United States v. Anna Yi

977 F.2d 594, 1992 U.S. App. LEXIS 36188, 1992 WL 276935
CourtCourt of Appeals for the Ninth Circuit
DecidedOctober 9, 1992
Docket90-10560
StatusUnpublished
Cited by1 cases

This text of 977 F.2d 594 (United States v. Anna Yi) is published on Counsel Stack Legal Research, covering Court of Appeals for the Ninth Circuit primary law. Counsel Stack provides free access to over 12 million legal documents including statutes, case law, regulations, and constitutions.

Bluebook
United States v. Anna Yi, 977 F.2d 594, 1992 U.S. App.
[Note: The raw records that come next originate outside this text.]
==> 05-08 <==
==> flow/design.v (excerpt) <==
module Full_DCT(input clk,wr_1,wr_2,reset,
           input [11:0]a0,a1,a2,a3,a4,a5,a6,a7,
           output signed[11:0]b0,b1,b2,b3,b4,b5,b6,b7);
export LEC_CHECK = 0
export ABC_AREA = 1
export CAP_MARGIN = 20
export CORE_MARGIN = 2
export CORE_UTILIZATION = 72
export CTS_CLUSTER_DIAMETER = 210
export SLEW_MARGIN = 20
create_clock -name core_clock -period 6.9 [get_ports {clk}]
run.sh (not shown) runs the stock make flow with config.mk's settings and CLKGATE_MAP_FILE=.
==> inputs of 04-16, as changes to 05-08 <==
ABC_AREA = unset   (was 1)
CELL_PAD_IN_SITES_DETAIL_PLACEMENT = 1   (was unset)
CORE_MARGIN = 7   (was 2)
CORE_UTILIZATION = 67   (was 72)
CTS_CLUSTER_DIAMETER = 270   (was 210)
GPL_ROUTABILITY_DRIVEN = 1   (was unset)
GPL_TIMING_DRIVEN = 0   (was unset)
MAX_ROUTING_LAYER = met4   (was unset)
PLACE_DENSITY = 0.63   (was unset)
SETUP_SLACK_MARGIN = 1.51   (was unset)
SLEW_MARGIN = 30   (was 20)
TNS_END_PERCENT = 40   (was unset)
==> flow/constraint.sdc (replaced) <==
create_clock -name core_clock -period 8.19 [get_ports {clk}]
set_input_delay 1.6380 -clock core_clock [delete_from_list [all_inputs] [get_ports {clk}]]
set_output_delay 1.6380 -clock core_clock [all_outputs]
set_load 0.01 [all_outputs]
==> inputs of 08-07, as changes to 05-08 <==
ABC_AREA = unset   (was 1)
CORE_UTILIZATION = 65   (was 72)
CTS_CLUSTER_DIAMETER = unset   (was 210)
MAX_ROUTING_LAYER = met4   (was unset)
SETUP_SLACK_MARGIN = 2.23   (was unset)
TNS_END_PERCENT = 5   (was unset)
==> flow/constraint.sdc (replaced) <==
create_clock -name core_clock -period 11.9 [get_ports {clk}]
set_input_delay 2.3800 -clock core_clock [delete_from_list [all_inputs] [get_ports {clk}]]
set_output_delay 2.3800 -clock core_clock [all_outputs]
set_load 0.01 [all_outputs]
==> summary of the runs <==
05-08 did not get past global routing with GRT-0116. 04-16 died in detailed placement with DPL-0033. 08-07 died in global routing, error GRT-0232.
Die size, highest first: 04-16, 08-07, 05-08.
Synthesized area: 05-08 is larger than 08-07 (about 3.5%).
Of 08-07 and 05-08, 05-08 has the higher synthesized cell count (gap 16%, measured against 05-08).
LEXIS 36188, 1992 WL 276935 (9th Cir. 1992).

Opinion

977 F.2d 594

NOTICE: Ninth Circuit Rule 36-3 provides that dispositions other than opinions or orders designated for publication are not precedential and should not be cited except when relevant under the doctrines of law of the case, res judicata, or collateral estoppel.
UNITED STATES of America, Plaintiff-Appellee,
v.
Anna YI, Defendant-Appellant.

No. 90-10560.

United States Court of Appeals, Ninth Circuit.

Argued and Submitted July 24, 1992.
Decided Oct. 9, 1992.

Before CANBY, REINHARDT and LEAVY, Circuit Judges.

MEMORANDUM*

Anna Yi contends that her conviction rests on evidence obtained in violation of the Fourth and Fifth Amendments. She also challenges the district court's refusal to dismiss a juror and to depart from the United States Sentencing Guidelines. We affirm.

DISCUSSION

A. Choice of Law

Yi argues that Hawaiian law governs the admissibility of evidence obtained by state officials. Our decision in United States v. Chavez-Vernaza, 844 F.2d 1368 (9th Cir.1987), forecloses this line of argument. In that case, we held that the admissibility of evidence obtained in violation of state law turns on whether a federal right was infringed, and not on the presence or absence of federal officers at the evidence-gathering stage. Id. at 1373. As long as the investigators' conduct conformed to federal law and the Constitution, the evidence obtained will be admissible in federal court regardless of Hawaiian law. See United States v. Little, 753 F.2d 1420, 1434-35 (9th Cir.1984) (tape recordings obtained in accord with federal law held admissible despite California statute prohibiting electronic eavesdropping without consent).

B. Fourth Amendment Claims

Yi further contends that the officers' initial entry and search of her apartment violated her Fourth Amendment rights. The government counters that these warrantless actions were justified by: (1) the consent of resident manager Duane Komine, and (2) exigent circumstances and probable cause.

1. Consent

According to the government, the officers relied on Komine's apparent authority to consent to a search of Yi's apartment. As a general rule, a landlord may not consent to a search of a dwelling rented to another. Chapman v. United States, 365 U.S. 610, 616-17 (1961). The government attempts to distinguish Chapman by relying upon United States v. Yarbrough, 852 F.2d 1522 (9th Cir.), cert. denied, 488 U.S. 866 (1988).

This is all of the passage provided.